### [What needs to be done]
Report every line of the material that contains the string "struct".

### [Materials provided]
------------------------------------

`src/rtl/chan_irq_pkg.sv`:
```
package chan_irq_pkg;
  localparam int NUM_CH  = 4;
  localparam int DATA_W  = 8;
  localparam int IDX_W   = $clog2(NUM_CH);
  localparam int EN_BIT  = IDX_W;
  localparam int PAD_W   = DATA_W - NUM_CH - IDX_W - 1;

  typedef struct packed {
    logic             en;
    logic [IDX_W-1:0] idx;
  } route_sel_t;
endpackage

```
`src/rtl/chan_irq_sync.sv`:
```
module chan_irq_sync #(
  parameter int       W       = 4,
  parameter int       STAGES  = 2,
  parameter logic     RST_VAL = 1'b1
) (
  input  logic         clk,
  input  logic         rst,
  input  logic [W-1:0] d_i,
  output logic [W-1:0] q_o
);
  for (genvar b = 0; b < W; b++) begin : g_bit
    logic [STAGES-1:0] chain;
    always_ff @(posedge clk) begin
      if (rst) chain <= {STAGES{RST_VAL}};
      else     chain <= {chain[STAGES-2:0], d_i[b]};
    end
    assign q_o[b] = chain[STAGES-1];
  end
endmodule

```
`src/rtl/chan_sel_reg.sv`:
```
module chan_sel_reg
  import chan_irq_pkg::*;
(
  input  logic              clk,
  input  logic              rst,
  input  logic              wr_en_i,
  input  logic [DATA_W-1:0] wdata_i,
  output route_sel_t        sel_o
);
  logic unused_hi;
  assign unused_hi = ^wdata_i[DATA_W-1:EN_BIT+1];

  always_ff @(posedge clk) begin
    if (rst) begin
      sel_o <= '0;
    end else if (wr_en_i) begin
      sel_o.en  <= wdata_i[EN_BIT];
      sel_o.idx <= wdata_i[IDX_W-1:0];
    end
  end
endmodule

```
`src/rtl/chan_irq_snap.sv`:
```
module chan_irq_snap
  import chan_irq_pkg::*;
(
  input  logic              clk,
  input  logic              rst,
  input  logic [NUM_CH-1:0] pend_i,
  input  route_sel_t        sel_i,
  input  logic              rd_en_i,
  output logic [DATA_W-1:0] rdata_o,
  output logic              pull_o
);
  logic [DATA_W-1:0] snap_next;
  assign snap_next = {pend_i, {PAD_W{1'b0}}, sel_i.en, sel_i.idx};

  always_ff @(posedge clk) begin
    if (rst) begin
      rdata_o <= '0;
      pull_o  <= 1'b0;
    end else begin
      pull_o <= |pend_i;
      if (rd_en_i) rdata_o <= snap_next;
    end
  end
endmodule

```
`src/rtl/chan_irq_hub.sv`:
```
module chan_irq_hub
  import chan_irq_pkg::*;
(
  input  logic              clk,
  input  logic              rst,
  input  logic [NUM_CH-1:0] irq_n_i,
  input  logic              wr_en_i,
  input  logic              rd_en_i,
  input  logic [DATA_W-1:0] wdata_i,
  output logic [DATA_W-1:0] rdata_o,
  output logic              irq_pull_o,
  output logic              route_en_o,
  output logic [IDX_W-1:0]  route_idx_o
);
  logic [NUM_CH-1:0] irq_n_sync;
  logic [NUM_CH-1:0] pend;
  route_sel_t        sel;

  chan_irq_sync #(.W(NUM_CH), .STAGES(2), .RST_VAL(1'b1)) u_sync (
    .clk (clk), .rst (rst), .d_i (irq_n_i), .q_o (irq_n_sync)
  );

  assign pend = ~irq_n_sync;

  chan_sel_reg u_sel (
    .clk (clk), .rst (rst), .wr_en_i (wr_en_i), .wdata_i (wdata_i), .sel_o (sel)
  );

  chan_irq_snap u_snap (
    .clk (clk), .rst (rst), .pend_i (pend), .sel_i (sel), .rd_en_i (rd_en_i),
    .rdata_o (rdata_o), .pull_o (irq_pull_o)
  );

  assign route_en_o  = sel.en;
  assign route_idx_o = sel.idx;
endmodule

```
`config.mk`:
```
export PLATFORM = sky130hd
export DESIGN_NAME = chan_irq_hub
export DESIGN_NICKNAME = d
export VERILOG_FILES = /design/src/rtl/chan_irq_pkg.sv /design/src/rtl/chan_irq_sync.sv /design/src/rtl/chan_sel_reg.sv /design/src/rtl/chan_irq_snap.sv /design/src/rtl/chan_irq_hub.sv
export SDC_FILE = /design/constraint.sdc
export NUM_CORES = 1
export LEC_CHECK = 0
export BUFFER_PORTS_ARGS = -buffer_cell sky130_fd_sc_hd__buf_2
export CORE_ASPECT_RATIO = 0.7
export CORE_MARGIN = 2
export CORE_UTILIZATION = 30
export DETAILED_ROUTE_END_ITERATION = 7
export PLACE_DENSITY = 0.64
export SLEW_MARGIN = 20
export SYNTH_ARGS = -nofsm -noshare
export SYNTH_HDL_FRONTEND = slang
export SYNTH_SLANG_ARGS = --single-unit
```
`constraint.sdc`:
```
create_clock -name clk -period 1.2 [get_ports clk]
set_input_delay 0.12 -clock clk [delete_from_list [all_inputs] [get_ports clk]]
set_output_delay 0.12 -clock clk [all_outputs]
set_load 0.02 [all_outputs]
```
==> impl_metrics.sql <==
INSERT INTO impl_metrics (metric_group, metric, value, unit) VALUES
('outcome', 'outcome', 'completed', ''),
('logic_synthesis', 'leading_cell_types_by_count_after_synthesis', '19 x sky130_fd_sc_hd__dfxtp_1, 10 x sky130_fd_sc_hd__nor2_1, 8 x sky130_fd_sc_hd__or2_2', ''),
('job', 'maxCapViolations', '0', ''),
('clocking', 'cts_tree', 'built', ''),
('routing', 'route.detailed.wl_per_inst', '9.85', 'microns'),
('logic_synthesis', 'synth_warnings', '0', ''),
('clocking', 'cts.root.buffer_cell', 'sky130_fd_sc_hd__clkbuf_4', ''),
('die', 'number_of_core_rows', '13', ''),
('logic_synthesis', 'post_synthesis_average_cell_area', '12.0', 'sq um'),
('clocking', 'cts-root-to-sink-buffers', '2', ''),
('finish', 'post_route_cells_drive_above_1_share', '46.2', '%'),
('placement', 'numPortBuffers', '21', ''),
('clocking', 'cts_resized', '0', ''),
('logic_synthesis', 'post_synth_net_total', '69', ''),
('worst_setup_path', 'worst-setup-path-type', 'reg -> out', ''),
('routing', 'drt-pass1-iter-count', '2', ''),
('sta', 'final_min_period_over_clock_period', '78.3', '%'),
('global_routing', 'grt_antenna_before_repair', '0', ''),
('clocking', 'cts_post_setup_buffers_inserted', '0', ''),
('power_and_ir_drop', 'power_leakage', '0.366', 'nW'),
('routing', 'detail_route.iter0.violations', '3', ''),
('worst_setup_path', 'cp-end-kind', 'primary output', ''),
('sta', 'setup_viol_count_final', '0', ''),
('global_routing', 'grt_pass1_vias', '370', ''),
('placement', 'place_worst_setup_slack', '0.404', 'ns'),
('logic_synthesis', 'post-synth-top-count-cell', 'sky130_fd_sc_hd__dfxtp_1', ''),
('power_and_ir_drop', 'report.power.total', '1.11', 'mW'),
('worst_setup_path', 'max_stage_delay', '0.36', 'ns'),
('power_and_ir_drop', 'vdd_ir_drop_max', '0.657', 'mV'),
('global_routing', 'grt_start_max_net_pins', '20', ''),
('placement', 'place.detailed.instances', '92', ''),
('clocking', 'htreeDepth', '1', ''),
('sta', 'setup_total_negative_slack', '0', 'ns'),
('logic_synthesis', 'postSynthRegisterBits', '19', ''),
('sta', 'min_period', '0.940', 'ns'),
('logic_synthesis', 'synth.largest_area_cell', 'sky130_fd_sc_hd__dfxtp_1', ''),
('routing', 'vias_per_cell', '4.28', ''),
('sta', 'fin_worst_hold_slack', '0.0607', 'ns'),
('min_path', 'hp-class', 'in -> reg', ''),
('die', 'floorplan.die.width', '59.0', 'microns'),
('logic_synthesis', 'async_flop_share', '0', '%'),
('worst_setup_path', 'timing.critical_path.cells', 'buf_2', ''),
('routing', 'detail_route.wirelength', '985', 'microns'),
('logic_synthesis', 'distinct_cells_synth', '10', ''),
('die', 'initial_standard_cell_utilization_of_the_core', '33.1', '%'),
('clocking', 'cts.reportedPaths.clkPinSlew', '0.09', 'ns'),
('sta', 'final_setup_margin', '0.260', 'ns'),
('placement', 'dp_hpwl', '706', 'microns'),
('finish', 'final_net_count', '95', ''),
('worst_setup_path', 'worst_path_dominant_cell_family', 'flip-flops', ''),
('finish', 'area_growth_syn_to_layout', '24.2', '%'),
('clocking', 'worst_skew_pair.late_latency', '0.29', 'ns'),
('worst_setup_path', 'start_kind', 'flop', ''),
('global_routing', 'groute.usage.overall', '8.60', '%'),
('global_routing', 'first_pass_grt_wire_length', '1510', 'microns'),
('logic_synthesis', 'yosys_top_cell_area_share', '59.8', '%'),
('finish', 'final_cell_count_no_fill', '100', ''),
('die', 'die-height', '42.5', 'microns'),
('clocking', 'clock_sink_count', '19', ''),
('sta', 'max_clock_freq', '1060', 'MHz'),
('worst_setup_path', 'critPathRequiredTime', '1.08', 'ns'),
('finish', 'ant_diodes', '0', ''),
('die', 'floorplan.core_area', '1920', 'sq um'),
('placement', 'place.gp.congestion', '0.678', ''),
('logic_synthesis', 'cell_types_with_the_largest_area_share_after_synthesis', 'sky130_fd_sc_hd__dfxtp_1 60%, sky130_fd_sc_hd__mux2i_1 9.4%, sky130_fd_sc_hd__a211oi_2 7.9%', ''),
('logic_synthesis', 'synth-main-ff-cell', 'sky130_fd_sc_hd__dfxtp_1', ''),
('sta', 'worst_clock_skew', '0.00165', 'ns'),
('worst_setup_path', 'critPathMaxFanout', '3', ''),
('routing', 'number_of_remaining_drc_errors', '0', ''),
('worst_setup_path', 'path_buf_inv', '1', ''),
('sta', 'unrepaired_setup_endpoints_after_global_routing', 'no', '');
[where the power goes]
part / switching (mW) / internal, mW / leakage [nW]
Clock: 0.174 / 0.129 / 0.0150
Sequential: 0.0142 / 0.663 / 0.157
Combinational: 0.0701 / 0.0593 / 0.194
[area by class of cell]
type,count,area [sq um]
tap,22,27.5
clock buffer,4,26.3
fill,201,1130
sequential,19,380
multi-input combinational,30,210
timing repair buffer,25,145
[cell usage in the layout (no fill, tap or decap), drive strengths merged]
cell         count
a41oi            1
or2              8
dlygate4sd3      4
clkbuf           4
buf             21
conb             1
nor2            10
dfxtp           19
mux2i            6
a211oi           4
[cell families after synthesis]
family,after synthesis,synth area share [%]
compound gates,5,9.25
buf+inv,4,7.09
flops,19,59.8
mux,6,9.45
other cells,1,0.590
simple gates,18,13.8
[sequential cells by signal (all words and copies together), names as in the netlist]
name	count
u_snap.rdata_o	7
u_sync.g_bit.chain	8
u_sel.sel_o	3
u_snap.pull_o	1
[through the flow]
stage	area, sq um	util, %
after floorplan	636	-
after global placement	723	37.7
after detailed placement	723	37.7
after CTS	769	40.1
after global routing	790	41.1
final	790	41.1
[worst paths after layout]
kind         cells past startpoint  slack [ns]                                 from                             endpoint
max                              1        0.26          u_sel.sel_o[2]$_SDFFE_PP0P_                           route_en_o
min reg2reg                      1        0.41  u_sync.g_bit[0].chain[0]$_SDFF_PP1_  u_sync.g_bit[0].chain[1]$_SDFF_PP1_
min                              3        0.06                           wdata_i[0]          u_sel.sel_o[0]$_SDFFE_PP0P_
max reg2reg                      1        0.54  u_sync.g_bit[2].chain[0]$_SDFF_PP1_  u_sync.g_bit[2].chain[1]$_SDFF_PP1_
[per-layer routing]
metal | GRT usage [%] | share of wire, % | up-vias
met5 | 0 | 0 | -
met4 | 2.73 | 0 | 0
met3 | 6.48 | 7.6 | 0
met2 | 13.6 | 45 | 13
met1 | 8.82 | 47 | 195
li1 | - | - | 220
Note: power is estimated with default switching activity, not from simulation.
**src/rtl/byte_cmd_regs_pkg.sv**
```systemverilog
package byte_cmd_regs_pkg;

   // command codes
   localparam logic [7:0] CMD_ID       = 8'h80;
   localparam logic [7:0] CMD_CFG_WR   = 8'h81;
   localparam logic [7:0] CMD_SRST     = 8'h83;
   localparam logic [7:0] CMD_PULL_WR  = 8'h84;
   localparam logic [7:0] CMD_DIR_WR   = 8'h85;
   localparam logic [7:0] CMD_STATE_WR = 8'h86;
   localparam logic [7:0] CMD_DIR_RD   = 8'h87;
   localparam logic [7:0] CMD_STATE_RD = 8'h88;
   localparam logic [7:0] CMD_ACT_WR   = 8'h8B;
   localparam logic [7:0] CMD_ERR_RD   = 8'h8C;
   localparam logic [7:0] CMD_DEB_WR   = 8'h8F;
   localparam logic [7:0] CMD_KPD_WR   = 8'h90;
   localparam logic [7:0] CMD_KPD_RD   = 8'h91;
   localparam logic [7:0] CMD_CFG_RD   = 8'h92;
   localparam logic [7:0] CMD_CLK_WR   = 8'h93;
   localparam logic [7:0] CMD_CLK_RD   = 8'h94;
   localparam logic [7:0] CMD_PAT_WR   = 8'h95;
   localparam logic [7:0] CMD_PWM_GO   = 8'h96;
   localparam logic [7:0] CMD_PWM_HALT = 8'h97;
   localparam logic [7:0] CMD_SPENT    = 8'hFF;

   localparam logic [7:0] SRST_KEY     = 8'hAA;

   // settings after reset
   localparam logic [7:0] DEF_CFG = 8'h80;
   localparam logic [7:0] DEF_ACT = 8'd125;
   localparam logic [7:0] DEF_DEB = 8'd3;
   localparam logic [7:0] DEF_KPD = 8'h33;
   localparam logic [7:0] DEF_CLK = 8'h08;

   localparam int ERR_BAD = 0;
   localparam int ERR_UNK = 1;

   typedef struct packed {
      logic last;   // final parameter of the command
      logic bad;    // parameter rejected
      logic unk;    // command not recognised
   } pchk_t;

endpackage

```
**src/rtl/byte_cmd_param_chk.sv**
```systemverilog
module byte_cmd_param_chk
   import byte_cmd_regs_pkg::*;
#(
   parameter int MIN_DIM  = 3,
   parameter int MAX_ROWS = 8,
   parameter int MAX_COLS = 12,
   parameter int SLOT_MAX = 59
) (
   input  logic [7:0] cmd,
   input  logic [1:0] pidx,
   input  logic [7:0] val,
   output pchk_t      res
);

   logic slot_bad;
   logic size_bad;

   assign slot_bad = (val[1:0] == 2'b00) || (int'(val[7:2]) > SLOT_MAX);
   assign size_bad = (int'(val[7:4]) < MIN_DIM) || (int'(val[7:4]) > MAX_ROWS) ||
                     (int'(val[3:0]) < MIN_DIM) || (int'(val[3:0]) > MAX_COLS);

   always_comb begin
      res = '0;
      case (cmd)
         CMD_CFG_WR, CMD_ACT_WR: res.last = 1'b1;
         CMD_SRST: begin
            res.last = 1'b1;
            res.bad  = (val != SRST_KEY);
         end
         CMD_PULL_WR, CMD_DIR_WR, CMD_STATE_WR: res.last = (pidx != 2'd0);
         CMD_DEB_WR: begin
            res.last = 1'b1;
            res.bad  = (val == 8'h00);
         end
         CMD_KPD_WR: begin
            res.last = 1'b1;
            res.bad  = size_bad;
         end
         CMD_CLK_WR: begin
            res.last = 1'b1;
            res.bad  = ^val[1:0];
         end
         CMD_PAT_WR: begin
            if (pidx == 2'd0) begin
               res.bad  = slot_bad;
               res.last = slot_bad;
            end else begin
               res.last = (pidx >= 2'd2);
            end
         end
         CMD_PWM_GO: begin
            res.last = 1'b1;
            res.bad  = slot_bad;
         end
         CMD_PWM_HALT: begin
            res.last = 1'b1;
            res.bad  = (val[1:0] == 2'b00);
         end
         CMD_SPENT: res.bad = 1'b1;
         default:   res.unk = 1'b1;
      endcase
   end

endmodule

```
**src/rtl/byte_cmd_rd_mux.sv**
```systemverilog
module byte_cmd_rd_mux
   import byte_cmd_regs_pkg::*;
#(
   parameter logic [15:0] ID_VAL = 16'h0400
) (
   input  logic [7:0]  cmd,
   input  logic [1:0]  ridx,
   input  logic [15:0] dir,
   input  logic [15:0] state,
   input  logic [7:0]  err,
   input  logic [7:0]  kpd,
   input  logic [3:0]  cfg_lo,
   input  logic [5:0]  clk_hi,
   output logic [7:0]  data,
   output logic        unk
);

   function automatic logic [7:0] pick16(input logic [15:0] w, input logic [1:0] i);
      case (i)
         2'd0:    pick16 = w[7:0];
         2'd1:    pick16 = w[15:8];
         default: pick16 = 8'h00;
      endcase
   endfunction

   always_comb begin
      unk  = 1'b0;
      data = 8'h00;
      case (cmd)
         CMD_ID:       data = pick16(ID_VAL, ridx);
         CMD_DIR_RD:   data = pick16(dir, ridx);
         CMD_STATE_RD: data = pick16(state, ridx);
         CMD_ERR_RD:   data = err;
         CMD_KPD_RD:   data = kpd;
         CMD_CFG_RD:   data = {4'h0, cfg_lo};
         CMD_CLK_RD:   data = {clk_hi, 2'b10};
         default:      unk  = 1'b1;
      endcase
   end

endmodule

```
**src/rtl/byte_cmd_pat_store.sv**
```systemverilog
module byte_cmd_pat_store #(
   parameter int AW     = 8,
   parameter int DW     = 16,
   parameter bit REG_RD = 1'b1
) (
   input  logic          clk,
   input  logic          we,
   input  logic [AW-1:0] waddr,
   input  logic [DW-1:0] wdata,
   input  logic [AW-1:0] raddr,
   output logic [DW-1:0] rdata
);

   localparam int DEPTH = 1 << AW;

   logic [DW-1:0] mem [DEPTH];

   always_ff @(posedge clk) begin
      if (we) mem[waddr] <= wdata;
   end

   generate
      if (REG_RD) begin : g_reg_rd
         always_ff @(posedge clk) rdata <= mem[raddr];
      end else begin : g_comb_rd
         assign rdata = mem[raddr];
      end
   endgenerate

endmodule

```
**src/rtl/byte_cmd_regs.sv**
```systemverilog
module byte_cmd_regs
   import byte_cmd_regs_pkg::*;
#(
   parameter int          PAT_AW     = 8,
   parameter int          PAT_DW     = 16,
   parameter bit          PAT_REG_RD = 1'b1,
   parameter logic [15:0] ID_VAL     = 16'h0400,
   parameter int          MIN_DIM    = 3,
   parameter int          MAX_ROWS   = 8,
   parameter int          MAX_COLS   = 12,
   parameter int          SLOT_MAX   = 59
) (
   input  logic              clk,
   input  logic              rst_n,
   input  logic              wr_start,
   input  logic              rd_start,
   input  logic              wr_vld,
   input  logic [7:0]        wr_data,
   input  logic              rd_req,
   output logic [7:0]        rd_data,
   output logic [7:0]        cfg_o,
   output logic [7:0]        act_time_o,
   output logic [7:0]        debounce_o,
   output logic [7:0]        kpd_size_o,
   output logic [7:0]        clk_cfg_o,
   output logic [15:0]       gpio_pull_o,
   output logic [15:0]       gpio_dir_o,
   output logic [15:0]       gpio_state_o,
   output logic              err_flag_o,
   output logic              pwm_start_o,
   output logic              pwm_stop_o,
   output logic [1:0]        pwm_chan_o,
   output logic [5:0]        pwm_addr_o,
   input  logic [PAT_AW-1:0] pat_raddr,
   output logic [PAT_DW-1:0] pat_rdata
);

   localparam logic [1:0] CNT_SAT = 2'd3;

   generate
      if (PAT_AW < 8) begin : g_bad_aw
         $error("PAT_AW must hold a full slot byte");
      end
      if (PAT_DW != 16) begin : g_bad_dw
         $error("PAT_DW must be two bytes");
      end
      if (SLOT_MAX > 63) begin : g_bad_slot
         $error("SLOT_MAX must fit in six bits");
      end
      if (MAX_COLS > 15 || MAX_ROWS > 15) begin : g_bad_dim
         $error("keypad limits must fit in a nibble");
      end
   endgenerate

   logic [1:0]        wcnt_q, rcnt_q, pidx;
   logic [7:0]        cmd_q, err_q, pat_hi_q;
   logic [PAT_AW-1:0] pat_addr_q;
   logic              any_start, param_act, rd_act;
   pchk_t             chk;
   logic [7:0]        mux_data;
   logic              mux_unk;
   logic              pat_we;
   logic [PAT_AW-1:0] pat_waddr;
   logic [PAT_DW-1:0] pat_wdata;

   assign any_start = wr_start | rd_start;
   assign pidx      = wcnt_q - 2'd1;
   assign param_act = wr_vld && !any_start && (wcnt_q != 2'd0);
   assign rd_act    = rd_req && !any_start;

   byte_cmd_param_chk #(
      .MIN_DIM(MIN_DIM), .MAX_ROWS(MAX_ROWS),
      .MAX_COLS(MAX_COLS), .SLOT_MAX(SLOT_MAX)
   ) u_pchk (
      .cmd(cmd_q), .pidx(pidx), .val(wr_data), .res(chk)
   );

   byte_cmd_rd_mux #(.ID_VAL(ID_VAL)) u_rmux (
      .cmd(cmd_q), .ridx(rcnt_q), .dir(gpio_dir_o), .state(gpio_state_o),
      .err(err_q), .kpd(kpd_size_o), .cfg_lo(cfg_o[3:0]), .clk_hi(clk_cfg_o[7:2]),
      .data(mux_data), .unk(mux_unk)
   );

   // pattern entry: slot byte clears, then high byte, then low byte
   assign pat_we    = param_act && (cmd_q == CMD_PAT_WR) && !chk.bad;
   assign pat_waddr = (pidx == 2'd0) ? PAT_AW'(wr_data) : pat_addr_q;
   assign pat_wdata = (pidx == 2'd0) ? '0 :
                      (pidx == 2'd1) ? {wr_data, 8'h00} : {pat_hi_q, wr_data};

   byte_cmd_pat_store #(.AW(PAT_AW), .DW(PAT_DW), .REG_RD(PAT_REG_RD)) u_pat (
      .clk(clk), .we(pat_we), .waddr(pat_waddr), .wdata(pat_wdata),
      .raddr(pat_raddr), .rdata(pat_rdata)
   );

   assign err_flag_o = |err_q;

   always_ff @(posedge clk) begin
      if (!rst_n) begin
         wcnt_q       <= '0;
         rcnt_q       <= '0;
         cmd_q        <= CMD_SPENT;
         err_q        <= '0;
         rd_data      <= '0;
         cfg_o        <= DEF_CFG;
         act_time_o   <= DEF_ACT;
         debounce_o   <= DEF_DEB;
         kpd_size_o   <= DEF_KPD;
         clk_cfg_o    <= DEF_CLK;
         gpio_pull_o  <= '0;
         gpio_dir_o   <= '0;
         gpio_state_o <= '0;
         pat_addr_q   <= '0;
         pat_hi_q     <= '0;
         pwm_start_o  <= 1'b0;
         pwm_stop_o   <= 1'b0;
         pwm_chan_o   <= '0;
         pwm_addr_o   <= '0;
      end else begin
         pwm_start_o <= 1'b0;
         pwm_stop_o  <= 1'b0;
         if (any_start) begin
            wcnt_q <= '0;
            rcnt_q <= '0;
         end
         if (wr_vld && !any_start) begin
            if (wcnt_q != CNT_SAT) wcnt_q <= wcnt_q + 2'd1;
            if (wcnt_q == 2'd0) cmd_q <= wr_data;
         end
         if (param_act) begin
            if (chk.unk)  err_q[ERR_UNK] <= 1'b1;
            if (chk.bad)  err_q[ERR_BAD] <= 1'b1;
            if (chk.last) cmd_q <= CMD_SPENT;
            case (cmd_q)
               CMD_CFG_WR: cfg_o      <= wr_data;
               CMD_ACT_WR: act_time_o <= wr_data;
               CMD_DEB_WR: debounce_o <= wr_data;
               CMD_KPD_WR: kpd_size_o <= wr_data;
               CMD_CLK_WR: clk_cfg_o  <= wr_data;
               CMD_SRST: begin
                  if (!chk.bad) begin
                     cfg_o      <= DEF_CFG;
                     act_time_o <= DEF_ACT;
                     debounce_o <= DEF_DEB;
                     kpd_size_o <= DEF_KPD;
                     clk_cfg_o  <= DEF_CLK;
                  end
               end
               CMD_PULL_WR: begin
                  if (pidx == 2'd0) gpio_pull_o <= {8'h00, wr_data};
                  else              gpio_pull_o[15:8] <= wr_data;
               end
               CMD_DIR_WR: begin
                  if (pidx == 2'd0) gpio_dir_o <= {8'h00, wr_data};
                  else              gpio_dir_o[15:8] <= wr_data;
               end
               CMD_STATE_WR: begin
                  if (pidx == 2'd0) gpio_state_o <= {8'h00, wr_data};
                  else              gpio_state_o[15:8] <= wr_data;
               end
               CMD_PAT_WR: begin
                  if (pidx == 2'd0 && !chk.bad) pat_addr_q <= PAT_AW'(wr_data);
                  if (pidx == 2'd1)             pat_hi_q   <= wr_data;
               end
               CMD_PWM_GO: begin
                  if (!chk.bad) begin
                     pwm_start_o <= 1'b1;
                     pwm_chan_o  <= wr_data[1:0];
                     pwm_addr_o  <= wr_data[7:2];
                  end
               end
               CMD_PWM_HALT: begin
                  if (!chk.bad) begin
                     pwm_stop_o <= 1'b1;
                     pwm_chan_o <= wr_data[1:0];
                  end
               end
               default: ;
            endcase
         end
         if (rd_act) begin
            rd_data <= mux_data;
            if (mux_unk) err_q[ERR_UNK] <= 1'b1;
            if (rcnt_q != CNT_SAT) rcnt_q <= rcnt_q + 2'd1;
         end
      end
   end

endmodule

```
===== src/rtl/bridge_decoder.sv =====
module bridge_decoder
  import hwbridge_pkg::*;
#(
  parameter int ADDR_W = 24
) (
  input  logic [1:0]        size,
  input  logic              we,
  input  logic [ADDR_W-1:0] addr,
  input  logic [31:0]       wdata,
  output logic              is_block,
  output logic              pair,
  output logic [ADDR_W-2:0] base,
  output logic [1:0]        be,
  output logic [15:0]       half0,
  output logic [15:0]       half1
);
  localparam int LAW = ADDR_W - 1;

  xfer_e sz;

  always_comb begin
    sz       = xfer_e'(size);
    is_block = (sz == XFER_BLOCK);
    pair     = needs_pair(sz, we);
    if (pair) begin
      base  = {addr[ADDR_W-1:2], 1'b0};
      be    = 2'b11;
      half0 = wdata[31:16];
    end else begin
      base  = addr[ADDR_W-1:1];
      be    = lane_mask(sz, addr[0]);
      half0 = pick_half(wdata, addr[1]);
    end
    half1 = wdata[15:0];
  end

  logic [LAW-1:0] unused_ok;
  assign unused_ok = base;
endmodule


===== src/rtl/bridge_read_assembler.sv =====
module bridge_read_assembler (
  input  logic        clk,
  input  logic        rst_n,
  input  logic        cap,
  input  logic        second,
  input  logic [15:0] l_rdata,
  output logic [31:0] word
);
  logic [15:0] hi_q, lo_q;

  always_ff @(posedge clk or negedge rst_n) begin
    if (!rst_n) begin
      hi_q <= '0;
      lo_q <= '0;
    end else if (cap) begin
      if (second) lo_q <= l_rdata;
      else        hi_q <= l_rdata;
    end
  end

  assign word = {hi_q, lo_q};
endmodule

------------------------------------

### [Exercise solution]
  typedef struct packed {
   typedef struct packed {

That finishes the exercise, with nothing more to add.